* **TASK OBJECTIVE**
Each record has to be returned exactly as it appears.

§ §

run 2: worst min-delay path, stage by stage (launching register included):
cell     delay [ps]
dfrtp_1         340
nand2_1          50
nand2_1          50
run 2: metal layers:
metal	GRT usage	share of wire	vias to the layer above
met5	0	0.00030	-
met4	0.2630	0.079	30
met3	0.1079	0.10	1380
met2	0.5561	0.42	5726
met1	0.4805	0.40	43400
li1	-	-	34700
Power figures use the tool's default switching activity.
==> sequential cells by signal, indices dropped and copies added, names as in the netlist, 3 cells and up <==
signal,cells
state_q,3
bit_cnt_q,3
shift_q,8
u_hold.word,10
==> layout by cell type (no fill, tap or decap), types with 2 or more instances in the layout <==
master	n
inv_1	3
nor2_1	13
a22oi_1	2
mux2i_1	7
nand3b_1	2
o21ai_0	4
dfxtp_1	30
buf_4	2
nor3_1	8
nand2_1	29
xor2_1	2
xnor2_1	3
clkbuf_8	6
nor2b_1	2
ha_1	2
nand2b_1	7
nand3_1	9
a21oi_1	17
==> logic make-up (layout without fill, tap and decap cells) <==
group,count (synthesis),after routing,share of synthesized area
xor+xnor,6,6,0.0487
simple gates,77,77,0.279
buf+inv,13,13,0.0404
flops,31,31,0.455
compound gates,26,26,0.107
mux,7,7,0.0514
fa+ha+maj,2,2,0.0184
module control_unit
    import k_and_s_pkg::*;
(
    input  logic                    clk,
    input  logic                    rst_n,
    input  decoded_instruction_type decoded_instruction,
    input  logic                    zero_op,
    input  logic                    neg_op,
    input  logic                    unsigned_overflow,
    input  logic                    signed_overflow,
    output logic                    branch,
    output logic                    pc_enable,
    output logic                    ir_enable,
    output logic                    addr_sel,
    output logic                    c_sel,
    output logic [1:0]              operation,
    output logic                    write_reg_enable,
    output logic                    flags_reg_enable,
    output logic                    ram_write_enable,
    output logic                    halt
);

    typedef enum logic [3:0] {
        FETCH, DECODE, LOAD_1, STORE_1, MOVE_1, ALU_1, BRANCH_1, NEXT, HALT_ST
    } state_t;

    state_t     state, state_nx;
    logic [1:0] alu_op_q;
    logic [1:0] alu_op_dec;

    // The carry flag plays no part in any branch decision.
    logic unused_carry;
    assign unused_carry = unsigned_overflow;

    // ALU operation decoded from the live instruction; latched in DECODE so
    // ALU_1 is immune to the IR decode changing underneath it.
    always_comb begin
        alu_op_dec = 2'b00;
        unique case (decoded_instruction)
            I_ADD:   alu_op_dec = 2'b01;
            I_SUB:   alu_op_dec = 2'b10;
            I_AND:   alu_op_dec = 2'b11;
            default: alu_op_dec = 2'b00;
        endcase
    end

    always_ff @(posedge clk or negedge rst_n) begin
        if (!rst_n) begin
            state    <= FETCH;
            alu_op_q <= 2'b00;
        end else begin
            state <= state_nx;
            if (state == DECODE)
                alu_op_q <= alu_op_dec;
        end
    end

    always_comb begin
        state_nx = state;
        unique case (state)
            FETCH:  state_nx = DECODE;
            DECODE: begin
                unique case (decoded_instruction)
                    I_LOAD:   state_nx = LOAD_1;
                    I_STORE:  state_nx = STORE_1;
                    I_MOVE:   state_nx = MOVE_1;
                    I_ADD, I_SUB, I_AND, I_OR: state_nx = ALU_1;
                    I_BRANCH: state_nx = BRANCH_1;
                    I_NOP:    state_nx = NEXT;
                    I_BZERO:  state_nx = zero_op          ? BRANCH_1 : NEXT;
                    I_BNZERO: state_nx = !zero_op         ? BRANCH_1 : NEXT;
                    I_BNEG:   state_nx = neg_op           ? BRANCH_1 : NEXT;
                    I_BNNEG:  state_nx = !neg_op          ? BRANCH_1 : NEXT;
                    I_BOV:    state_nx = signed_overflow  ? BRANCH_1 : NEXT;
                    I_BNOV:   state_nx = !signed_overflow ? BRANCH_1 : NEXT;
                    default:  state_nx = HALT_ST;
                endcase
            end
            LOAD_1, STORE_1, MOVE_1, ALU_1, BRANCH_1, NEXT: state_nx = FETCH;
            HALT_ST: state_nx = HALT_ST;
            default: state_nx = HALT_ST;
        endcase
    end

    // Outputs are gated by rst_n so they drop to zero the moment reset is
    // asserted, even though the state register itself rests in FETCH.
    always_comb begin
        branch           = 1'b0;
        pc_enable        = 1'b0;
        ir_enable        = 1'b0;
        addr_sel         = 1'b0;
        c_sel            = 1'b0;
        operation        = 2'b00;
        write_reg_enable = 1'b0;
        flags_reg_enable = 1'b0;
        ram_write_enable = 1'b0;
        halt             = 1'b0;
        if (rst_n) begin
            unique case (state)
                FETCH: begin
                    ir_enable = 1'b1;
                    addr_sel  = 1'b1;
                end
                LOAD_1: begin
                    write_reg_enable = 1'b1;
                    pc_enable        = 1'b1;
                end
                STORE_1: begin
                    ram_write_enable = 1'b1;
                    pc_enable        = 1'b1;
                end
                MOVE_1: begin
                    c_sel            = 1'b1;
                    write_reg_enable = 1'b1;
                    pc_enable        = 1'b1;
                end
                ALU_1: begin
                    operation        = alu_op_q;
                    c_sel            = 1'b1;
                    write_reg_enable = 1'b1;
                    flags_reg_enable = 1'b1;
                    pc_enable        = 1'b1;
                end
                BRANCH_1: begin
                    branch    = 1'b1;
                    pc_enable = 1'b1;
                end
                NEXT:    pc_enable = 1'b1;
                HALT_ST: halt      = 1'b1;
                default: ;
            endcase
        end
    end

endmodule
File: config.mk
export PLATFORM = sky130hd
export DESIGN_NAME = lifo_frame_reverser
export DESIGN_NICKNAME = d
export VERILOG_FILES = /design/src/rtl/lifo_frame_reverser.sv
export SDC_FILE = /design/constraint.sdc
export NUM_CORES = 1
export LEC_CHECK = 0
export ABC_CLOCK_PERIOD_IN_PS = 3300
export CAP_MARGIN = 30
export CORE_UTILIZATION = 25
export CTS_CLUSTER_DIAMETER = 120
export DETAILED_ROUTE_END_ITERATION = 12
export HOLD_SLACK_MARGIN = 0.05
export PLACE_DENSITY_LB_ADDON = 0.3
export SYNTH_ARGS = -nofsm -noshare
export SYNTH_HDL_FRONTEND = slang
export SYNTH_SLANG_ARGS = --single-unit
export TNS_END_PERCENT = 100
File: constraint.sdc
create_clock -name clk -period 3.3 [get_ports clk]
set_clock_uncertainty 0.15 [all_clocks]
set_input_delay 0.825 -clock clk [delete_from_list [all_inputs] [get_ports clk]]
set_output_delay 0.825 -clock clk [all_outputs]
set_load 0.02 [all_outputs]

§ §

* **ANSWER**
run 2: worst min-delay path, stage by stage (launching register included):
cell     delay [ps]
dfrtp_1         340
nand2_1          50
nand2_1          50
run 2: metal layers:
metal	GRT usage	share of wire	vias to the layer above
met5	0	0.00030	-
met4	0.2630	0.079	30
met3	0.1079	0.10	1380
met2	0.5561	0.42	5726
met1	0.4805	0.40	43400
li1	-	-	34700
Power figures use the tool's default switching activity.
==> sequential cells by signal, indices dropped and copies added, names as in the netlist, 3 cells and up <==
signal,cells
state_q,3
bit_cnt_q,3
shift_q,8
u_hold.word,10
==> layout by cell type (no fill, tap or decap), types with 2 or more instances in the layout <==
master	n
inv_1	3
nor2_1	13
a22oi_1	2
mux2i_1	7
nand3b_1	2
o21ai_0	4
dfxtp_1	30
buf_4	2
nor3_1	8
nand2_1	29
xor2_1	2
xnor2_1	3
clkbuf_8	6
nor2b_1	2
ha_1	2
nand2b_1	7
nand3_1	9
a21oi_1	17
==> logic make-up (layout without fill, tap and decap cells) <==
group,count (synthesis),after routing,share of synthesized area
xor+xnor,6,6,0.0487
simple gates,77,77,0.279
buf+inv,13,13,0.0404
flops,31,31,0.455
compound gates,26,26,0.107
mux,7,7,0.0514
fa+ha+maj,2,2,0.0184
module control_unit
    import k_and_s_pkg::*;
(
    input  logic                    clk,
    input  logic                    rst_n,
    input  decoded_instruction_type decoded_instruction,
    input  logic                    zero_op,
    input  logic                    neg_op,
    input  logic                    unsigned_overflow,
    input  logic                    signed_overflow,
    output logic                    branch,
    output logic                    pc_enable,
    output logic                    ir_enable,
    output logic                    addr_sel,
    output logic                    c_sel,
    output logic [1:0]              operation,
    output logic                    write_reg_enable,
    output logic                    flags_reg_enable,
    output logic                    ram_write_enable,
    output logic                    halt
);

    typedef enum logic [3:0] {
        FETCH, DECODE, LOAD_1, STORE_1, MOVE_1, ALU_1, BRANCH_1, NEXT, HALT_ST
    } state_t;

    state_t     state, state_nx;
    logic [1:0] alu_op_q;
    logic [1:0] alu_op_dec;

    // The carry flag plays no part in any branch decision.
    logic unused_carry;
    assign unused_carry = unsigned_overflow;

    // ALU operation decoded from the live instruction; latched in DECODE so
    // ALU_1 is immune to the IR decode changing underneath it.
    always_comb begin
        alu_op_dec = 2'b00;
        unique case (decoded_instruction)
            I_ADD:   alu_op_dec = 2'b01;
            I_SUB:   alu_op_dec = 2'b10;
            I_AND:   alu_op_dec = 2'b11;
            default: alu_op_dec = 2'b00;
        endcase
    end

    always_ff @(posedge clk or negedge rst_n) begin
        if (!rst_n) begin
            state    <= FETCH;
            alu_op_q <= 2'b00;
        end else begin
            state <= state_nx;
            if (state == DECODE)
                alu_op_q <= alu_op_dec;
        end
    end

    always_comb begin
        state_nx = state;
        unique case (state)
            FETCH:  state_nx = DECODE;
            DECODE: begin
                unique case (decoded_instruction)
                    I_LOAD:   state_nx = LOAD_1;
                    I_STORE:  state_nx = STORE_1;
                    I_MOVE:   state_nx = MOVE_1;
                    I_ADD, I_SUB, I_AND, I_OR: state_nx = ALU_1;
                    I_BRANCH: state_nx = BRANCH_1;
                    I_NOP:    state_nx = NEXT;
                    I_BZERO:  state_nx = zero_op          ? BRANCH_1 : NEXT;
                    I_BNZERO: state_nx = !zero_op         ? BRANCH_1 : NEXT;
                    I_BNEG:   state_nx = neg_op           ? BRANCH_1 : NEXT;
                    I_BNNEG:  state_nx = !neg_op          ? BRANCH_1 : NEXT;
                    I_BOV:    state_nx = signed_overflow  ? BRANCH_1 : NEXT;
                    I_BNOV:   state_nx = !signed_overflow ? BRANCH_1 : NEXT;
                    default:  state_nx = HALT_ST;
                endcase
            end
            LOAD_1, STORE_1, MOVE_1, ALU_1, BRANCH_1, NEXT: state_nx = FETCH;
            HALT_ST: state_nx = HALT_ST;
            default: state_nx = HALT_ST;
        endcase
    end

    // Outputs are gated by rst_n so they drop to zero the moment reset is
    // asserted, even though the state register itself rests in FETCH.
    always_comb begin
        branch           = 1'b0;
        pc_enable        = 1'b0;
        ir_enable        = 1'b0;
        addr_sel         = 1'b0;
        c_sel            = 1'b0;
        operation        = 2'b00;
        write_reg_enable = 1'b0;
        flags_reg_enable = 1'b0;
        ram_write_enable = 1'b0;
        halt             = 1'b0;
        if (rst_n) begin
            unique case (state)
                FETCH: begin
                    ir_enable = 1'b1;
                    addr_sel  = 1'b1;
                end
                LOAD_1: begin
                    write_reg_enable = 1'b1;
                    pc_enable        = 1'b1;
                end
                STORE_1: begin
                    ram_write_enable = 1'b1;
                    pc_enable        = 1'b1;
                end
                MOVE_1: begin
                    c_sel            = 1'b1;
                    write_reg_enable = 1'b1;
                    pc_enable        = 1'b1;
                end
                ALU_1: begin
                    operation        = alu_op_q;
                    c_sel            = 1'b1;
                    write_reg_enable = 1'b1;
                    flags_reg_enable = 1'b1;
                    pc_enable        = 1'b1;
                end
                BRANCH_1: begin
                    branch    = 1'b1;
                    pc_enable = 1'b1;
                end
                NEXT:    pc_enable = 1'b1;
                HALT_ST: halt      = 1'b1;
                default: ;
            endcase
        end
    end

endmodule
File: config.mk
export PLATFORM = sky130hd
export DESIGN_NAME = lifo_frame_reverser
export DESIGN_NICKNAME = d
export VERILOG_FILES = /design/src/rtl/lifo_frame_reverser.sv
export SDC_FILE = /design/constraint.sdc
export NUM_CORES = 1
export LEC_CHECK = 0
export ABC_CLOCK_PERIOD_IN_PS = 3300
export CAP_MARGIN = 30
export CORE_UTILIZATION = 25
export CTS_CLUSTER_DIAMETER = 120
export DETAILED_ROUTE_END_ITERATION = 12
export HOLD_SLACK_MARGIN = 0.05
export PLACE_DENSITY_LB_ADDON = 0.3
export SYNTH_ARGS = -nofsm -noshare
export SYNTH_HDL_FRONTEND = slang
export SYNTH_SLANG_ARGS = --single-unit
export TNS_END_PERCENT = 100
File: constraint.sdc
create_clock -name clk -period 3.3 [get_ports clk]
set_clock_uncertainty 0.15 [all_clocks]
set_input_delay 0.825 -clock clk [delete_from_list [all_inputs] [get_ports clk]]
set_output_delay 0.825 -clock clk [all_outputs]
set_load 0.02 [all_outputs]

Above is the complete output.